My particular concerns with the other finalists include: I feel designs that use AES components, like SHAvite, Groestl, and ECHO, are non-starters. They will be fast on processors, like the forthcoming Sandy Bridge that include AES instructions, but will remain slow and vulnerable to timing attacks everywhere else. This does not seem an acceptable trade off to me for an algorithm which is going to be used everywhere.

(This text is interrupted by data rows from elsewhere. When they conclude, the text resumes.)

$ cat config.mk
export PLATFORM = sky130hd
export DESIGN_NAME = fxp_mult_seq
export DESIGN_NICKNAME = d
export VERILOG_FILES = /design/src/rtl/fxp_pkg.sv /design/src/rtl/fxp_round.sv /design/src/rtl/fxp_mult_seq.sv
export SDC_FILE = /design/constraint.sdc
export NUM_CORES = 1
export LEC_CHECK = 0
export ABC_CLOCK_PERIOD_IN_PS = 8600
export BUFFER_PORTS_ARGS = -buffer_cell sky130_fd_sc_hd__buf_4
export CELL_PAD_IN_SITES_DETAIL_PLACEMENT = 0
export CELL_PAD_IN_SITES_GLOBAL_PLACEMENT = 1
export CORE_UTILIZATION = 40
export CTS_CLUSTER_SIZE = 12
export DETAILED_ROUTE_END_ITERATION = 6
export PLACE_DENSITY_LB_ADDON = 0.1
export SLEW_MARGIN = 20
export SYNTH_ARGS = -nofsm -noshare
export SYNTH_HDL_FRONTEND = slang
export SYNTH_SLANG_ARGS = --single-unit
$ cat constraint.sdc
create_clock -name i_clk -period 8.6 [get_ports i_clk]
set_input_delay 0.86 -clock i_clk [delete_from_list [all_inputs] [get_ports i_clk]]
set_output_delay 0.86 -clock i_clk [all_outputs]
set_load 0.05 [all_outputs]
$ cat src/rtl/fxp_pkg.sv
// -----------------------------------------------------------------------------
// fxp_pkg
// Shared definitions for the sequential fixed-point multiplier:
//   - rounding-mode encodings carried on i_rnd_mode
//   - FSM state encoding of fxp_mult_seq (also visible on its dbg_state port)
//   - round_up(): the round-increment decision used by fxp_round
// -----------------------------------------------------------------------------
package fxp_pkg;

   // Rounding modes. Encoding 2'b11 is not named and behaves as truncation.
   localparam logic [1:0] RND_TRUNC     = 2'b00;  // toward zero (magnitude truncation)
   localparam logic [1:0] RND_HALF_AWAY = 2'b01;  // half away from zero
   localparam logic [1:0] RND_CONV      = 2'b10;  // half to even

   typedef enum logic [1:0] {
      ST_IDLE  = 2'd0,
      ST_BUSY  = 2'd1,
      ST_FINAL = 2'd2,
      ST_DONE  = 2'd3
   } fsm_state_t;

   // Decide whether the truncated magnitude must be incremented.
   // Rounding acts on the magnitude, so "away from zero" is simply "up".
   function automatic logic round_up(input logic [1:0] mode,
                                     input logic       guard,
                                     input logic       sticky,
                                     input logic       lsb);
      logic up;
      up = 1'b0;
      case (mode)
         RND_HALF_AWAY: up = guard;
         RND_CONV:      up = guard & (sticky | lsb);
         default:       up = 1'b0;
      endcase
      return up;
   endfunction

endpackage

$ cat src/rtl/fxp_round.sv
// -----------------------------------------------------------------------------
// fxp_round
// Combinational back end of the multiplier: rounds a 2N-bit unsigned product
// magnitude at bit Q, applies the sign, detects overflow of the N-bit signed
// result and optionally saturates.
//
// Configuration macro: FXP_MULT_SAT_EN
//   defined   -> overflowing results clamp to the most positive/negative value
//   undefined -> overflowing results wrap (low N bits of the signed result)
//
// Ports:
//   mag    in  2N  unsigned product magnitude |A|*|B|
//   neg    in  1   result sign (1 = negative)
//   mode   in  2   rounding mode (fxp_pkg RND_*)
//   result out N   signed rounded result
//   ovr    out 1   rounded result not representable in N signed bits
// -----------------------------------------------------------------------------
module fxp_round
   import fxp_pkg::*;
#(
   parameter int Q = 15,
   parameter int N = 32
) (
   input  logic [2*N-1:0] mag,
   input  logic           neg,
   input  logic [1:0]     mode,
   output logic [N-1:0]   result,
   output logic           ovr
);

   localparam int W = 2 * N;

   // Bits Q-2..0 form the sticky field; empty (all-zero mask) when Q == 1.
   localparam logic [W-1:0] STICKY_MASK = (W'(1) << (Q - 1)) - W'(1);
   // Largest representable magnitudes for positive and negative results.
   localparam logic [W-1:0] POS_LIMIT   = (W'(1) << (N - 1)) - W'(1);
   localparam logic [W-1:0] NEG_LIMIT   = (W'(1) << (N - 1));

   logic [W-1:0] shifted;
   logic [W-1:0] rmag;
   logic [N-1:0] signed_low;
   logic         guard;
   logic         sticky;
   logic         up;
   logic         big;

   always_comb begin
      shifted    = mag >> Q;
      guard      = mag[Q-1];
      sticky     = |(mag & STICKY_MASK);
      up         = round_up(mode, guard, sticky, shifted[0]);
      // shifted < 2^(W-Q), so the increment cannot carry out of W bits.
      rmag       = shifted + W'(up);
      big        = neg ? (rmag > NEG_LIMIT) : (rmag > POS_LIMIT);
      // Negating a zero magnitude gives zero, so -0 never appears.
      signed_low = neg ? (~rmag[N-1:0] + N'(1)) : rmag[N-1:0];
      ovr        = big;
`ifdef FXP_MULT_SAT_EN
      if (big) begin
         result = neg ? {1'b1, {(N-1){1'b0}}} : {1'b0, {(N-1){1'b1}}};
      end else begin
         result = signed_low;
      end
`else
      result     = signed_low;
`endif
   end

endmodule
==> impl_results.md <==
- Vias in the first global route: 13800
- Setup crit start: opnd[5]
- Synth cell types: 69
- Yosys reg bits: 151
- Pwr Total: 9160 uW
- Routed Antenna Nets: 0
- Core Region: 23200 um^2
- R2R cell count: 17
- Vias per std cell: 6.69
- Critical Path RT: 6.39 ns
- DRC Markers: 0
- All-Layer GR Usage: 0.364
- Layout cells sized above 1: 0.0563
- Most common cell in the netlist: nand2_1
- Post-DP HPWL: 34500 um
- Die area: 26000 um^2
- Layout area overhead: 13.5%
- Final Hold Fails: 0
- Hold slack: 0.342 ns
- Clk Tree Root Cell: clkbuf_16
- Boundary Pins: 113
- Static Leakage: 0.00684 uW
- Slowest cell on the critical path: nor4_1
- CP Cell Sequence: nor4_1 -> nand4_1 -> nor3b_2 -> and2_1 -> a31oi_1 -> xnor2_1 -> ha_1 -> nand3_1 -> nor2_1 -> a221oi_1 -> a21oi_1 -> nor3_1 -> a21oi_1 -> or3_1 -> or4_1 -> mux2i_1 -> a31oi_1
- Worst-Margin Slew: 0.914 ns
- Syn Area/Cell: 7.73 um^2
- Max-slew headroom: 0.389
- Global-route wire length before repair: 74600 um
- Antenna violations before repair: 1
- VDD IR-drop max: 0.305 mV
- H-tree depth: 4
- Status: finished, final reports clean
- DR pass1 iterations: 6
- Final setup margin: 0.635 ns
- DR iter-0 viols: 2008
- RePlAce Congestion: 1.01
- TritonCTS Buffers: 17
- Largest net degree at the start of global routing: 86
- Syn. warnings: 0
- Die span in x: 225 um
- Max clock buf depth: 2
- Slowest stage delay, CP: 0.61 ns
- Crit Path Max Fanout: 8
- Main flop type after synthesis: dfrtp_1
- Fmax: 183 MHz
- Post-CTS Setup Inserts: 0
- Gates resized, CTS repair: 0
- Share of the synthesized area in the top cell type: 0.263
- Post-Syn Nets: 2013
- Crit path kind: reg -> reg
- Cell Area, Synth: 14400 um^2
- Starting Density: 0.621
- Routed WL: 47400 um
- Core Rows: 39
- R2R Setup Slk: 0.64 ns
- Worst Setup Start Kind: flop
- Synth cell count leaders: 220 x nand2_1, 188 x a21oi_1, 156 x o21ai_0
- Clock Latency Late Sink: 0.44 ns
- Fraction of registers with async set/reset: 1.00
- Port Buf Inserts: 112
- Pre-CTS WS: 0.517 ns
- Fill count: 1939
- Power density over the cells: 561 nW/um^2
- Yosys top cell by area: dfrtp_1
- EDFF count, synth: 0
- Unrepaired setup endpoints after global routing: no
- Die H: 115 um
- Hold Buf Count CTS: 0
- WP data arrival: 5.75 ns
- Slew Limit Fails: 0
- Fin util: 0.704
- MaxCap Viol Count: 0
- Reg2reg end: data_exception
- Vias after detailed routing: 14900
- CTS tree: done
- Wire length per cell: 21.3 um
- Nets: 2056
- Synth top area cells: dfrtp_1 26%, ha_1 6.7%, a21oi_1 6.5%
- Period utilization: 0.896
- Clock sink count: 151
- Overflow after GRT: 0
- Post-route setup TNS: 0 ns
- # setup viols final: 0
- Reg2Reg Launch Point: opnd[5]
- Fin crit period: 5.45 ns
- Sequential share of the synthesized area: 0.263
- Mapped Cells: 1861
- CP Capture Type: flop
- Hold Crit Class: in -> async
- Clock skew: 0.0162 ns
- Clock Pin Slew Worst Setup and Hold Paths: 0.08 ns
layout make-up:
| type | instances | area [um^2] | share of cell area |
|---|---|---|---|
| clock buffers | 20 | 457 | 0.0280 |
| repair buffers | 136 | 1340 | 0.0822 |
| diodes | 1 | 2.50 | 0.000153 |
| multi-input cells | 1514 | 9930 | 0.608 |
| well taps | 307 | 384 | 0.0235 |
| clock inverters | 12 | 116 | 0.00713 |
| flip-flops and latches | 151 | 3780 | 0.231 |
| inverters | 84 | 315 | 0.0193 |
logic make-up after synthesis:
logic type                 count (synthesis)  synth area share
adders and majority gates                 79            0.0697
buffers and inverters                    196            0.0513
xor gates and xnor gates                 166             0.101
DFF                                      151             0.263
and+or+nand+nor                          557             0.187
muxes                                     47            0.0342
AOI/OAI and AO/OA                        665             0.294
File: src/rtl/ysyx_23060208_lsu.sv
// Load/store unit: one request per transaction, issued as a single-beat
// AXI4 read or write. Handles lane steering, strobes, load extension,
// misalignment and bus-error reporting. Every AXI/req-side output is
// either a register or a decode of the state register.
module ysyx_23060208_lsu #(
    parameter int           ADDR_WIDTH = 32,
    parameter int           XLEN       = 32,
    parameter int           BUS_WIDTH  = 64,
    parameter logic [3:0]   AXI_ID     = 4'h1,
    localparam int          BUS_BYTES  = BUS_WIDTH / 8
) (
    input  logic                  clock,
    input  logic                  reset,
    // request / response
    input  logic                  req_valid_i,
    output logic                  req_ready_o,
    input  logic                  req_we_i,
    input  logic [1:0]            req_size_i,
    input  logic                  req_signed_i,
    input  logic [ADDR_WIDTH-1:0] req_addr_i,
    input  logic [XLEN-1:0]       req_wdata_i,
    output logic                  resp_valid_o,
    input  logic                  resp_ready_i,
    output logic [XLEN-1:0]       resp_rdata_o,
    output logic [1:0]            resp_err_o,
    // AXI write address / data / response
    output logic                  awvalid_o,
    input  logic                  awready_i,
    output logic [ADDR_WIDTH-1:0] awaddr_o,
    output logic [3:0]            awid_o,
    output logic [7:0]            awlen_o,
    output logic [2:0]            awsize_o,
    output logic [1:0]            awburst_o,
    output logic                  wvalid_o,
    input  logic                  wready_i,
    output logic [BUS_WIDTH-1:0]  wdata_o,
    output logic [BUS_BYTES-1:0]  wstrb_o,
    output logic                  wlast_o,
    input  logic                  bvalid_i,
    output logic                  bready_o,
    input  logic [1:0]            bresp_i,
    input  logic [3:0]            bid_i,
    // AXI read address / data
    output logic                  arvalid_o,
    input  logic                  arready_i,
    output logic [ADDR_WIDTH-1:0] araddr_o,
    output logic [3:0]            arid_o,
    output logic [7:0]            arlen_o,
    output logic [2:0]            arsize_o,
    output logic [1:0]            arburst_o,
    input  logic                  rvalid_i,
    output logic                  rready_o,
    input  logic [BUS_WIDTH-1:0]  rdata_i,
    input  logic [1:0]            rresp_i,
    input  logic                  rlast_i,
    input  logic [3:0]            rid_i
);
    localparam int OFFW = $clog2(BUS_BYTES);

    typedef enum logic [2:0] {
        S_IDLE, S_RADDR, S_RDATA, S_WREQ, S_WRESP, S_RESP
    } state_e;

    state_e                  state_q, state_d;
    logic [ADDR_WIDTH-1:0]   addr_q;
    logic [1:0]              size_q;
    logic                    signed_q;
    logic [OFFW-1:0]         off_q;
    logic [BUS_WIDTH-1:0]    wbus_q;
    logic [BUS_BYTES-1:0]    wstrb_q;
    logic                    aw_pend_q, w_pend_q;
    logic [XLEN-1:0]         rdata_q;
    logic [1:0]              err_q;

    // Single-beat, one-ID master: IDs, responses' rlast are of no interest.
    logic unused_ok;
    assign unused_ok = ^{rid_i, bid_i, rlast_i};

    logic accept;
    assign accept = (state_q == S_IDLE) && req_valid_i;

    // Request-side decode: misalignment, store lane steering and strobes.
    logic                 misal;
    logic [OFFW-1:0]      st_off;
    logic [BUS_WIDTH-1:0] st_data;
    logic [BUS_BYTES-1:0] strb_base, st_strb;

    // Decode the incoming request into alignment check, bus data and strobes.
    always_comb begin
        st_off    = req_addr_i[OFFW-1:0];
        st_data   = BUS_WIDTH'(req_wdata_i) << {st_off, 3'b000};
        strb_base = '0;
        misal     = 1'b0;
        case (req_size_i)
            2'd0: begin strb_base = BUS_BYTES'(1);   misal = 1'b0; end
            2'd1: begin strb_base = BUS_BYTES'(3);   misal = req_addr_i[0]; end
            2'd2: begin strb_base = BUS_BYTES'(15);  misal = |req_addr_i[1:0]; end
            default: begin
                strb_base = BUS_BYTES'(255);
                misal     = (|req_addr_i[2:0]) | (XLEN == 32);
            end
        endcase
        st_strb = strb_base << st_off;
    end

    // Load path: shift the addressed bytes down, then extend to XLEN.
    logic [BUS_WIDTH-1:0] r_shift;
    logic [7:0]           nbits;
    logic                 msb;
    logic [XLEN-1:0]      ld_data;

    // Extract and sign/zero-extend the load value from the read beat.
    always_comb begin
        r_shift = rdata_i >> {off_q, 3'b000};
        nbits   = 8'd8 << size_q;
        case (size_q)
            2'd0:    msb = r_shift[7];
            2'd1:    msb = r_shift[15];
            2'd2:    msb = r_shift[31];
            default: msb = r_shift[XLEN-1];
        endcase
        ld_data = '0;
        for (int i = 0; i < XLEN; i++)
            ld_data[i] = (i < int'(nbits)) ? r_shift[i] : (signed_q & msb);
    end

    // State register.
    always_ff @(posedge clock) begin
        if (reset) state_q <= S_IDLE;
        else       state_q <= state_d;
    end

    // Next-state logic; write request completes once both AW and W are done.
    always_comb begin
        state_d = state_q;
        case (state_q)
            S_IDLE:  if (req_valid_i)
                         state_d = misal ? S_RESP : (req_we_i ? S_WREQ : S_RADDR);
            S_RADDR: if (arready_i) state_d = S_RDATA;
            S_RDATA: if (rvalid_i)  state_d = S_RESP;
            S_WREQ:  if ((!aw_pend_q || awready_i) && (!w_pend_q || wready_i))
                         state_d = S_WRESP;
            S_WRESP: if (bvalid_i)  state_d = S_RESP;
            S_RESP:  if (resp_ready_i) state_d = S_IDLE;
            default: state_d = S_IDLE;
        endcase
    end

    // Request latch, write-channel pending flags and response capture.
    always_ff @(posedge clock) begin
        if (reset) begin
            addr_q    <= '0;
            size_q    <= '0;
            signed_q  <= 1'b0;
            off_q     <= '0;
            wbus_q    <= '0;
            wstrb_q   <= '0;
            aw_pend_q <= 1'b0;
            w_pend_q  <= 1'b0;
            rdata_q   <= '0;
            err_q     <= '0;
        end else begin
            if (accept) begin
                addr_q    <= req_addr_i;
                size_q    <= req_size_i;
                signed_q  <= req_signed_i;
                off_q     <= st_off;
                wbus_q    <= st_data;
                wstrb_q   <= st_strb;
                aw_pend_q <= req_we_i & ~misal;
                w_pend_q  <= req_we_i & ~misal;
                rdata_q   <= '0;
                err_q     <= {1'b0, misal};
            end
            if (state_q == S_WREQ) begin
                if (awready_i) aw_pend_q <= 1'b0;
                if (wready_i)  w_pend_q  <= 1'b0;
            end
            if (state_q == S_RDATA && rvalid_i) begin
                rdata_q <= ld_data;
                err_q   <= {rresp_i != 2'b00, 1'b0};
            end
            if (state_q == S_WRESP && bvalid_i)
                err_q <= {bresp_i != 2'b00, 1'b0};
        end
    end

    assign req_ready_o  = (state_q == S_IDLE);
    assign resp_valid_o = (state_q == S_RESP);
    assign resp_rdata_o = rdata_q;
    assign resp_err_o   = err_q;

    assign arvalid_o = (state_q == S_RADDR);
    assign rready_o  = (state_q == S_RDATA);
    assign araddr_o  = addr_q;
    assign arid_o    = AXI_ID;
    assign arlen_o   = 8'd0;
    assign arsize_o  = {1'b0, size_q};
    assign arburst_o = 2'b01;

    assign awvalid_o = aw_pend_q;
    assign wvalid_o  = w_pend_q;
    assign bready_o  = (state_q == S_WRESP);
    assign awaddr_o  = addr_q;
    assign awid_o    = AXI_ID;
    assign awlen_o   = 8'd0;
    assign awsize_o  = {1'b0, size_q};
    assign awburst_o = 2'b01;
    assign wdata_o   = wbus_q;
    assign wstrb_o   = wstrb_q;
    assign wlast_o   = 1'b1;
endmodule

CubeHash, Luffa, and Keccak all seem promising, but I don't believe there is sufficient time in the next year or so for sufficient confidence to be developed in their overall styles; CubeHash being a somewhat custom, Salsa20-like function, and Luffa and Keccak using the sponge construction first used, I believe, in PANAMA, and which has seen a number of designs since, but nothing that has been widely adopted; and PANAMA itself turned out to be trivially breakable. This is not to suggest that either Luffa or Keccak has any weakness - it just means that I don't believe the cryptographic community has developed the necessary tools to be able to confidently state whether they do or not - maybe they are strong, or maybe they are trivially breakable but in a way that we do not currently know because sponge functions have not been a very major topic of research. In contrast, hash functions based on iterative modes of block ciphers have been how hash functions have been built in the open community going back to MD4 and MDC-2, which means we at least have a chance of understanding how to build and analyze one.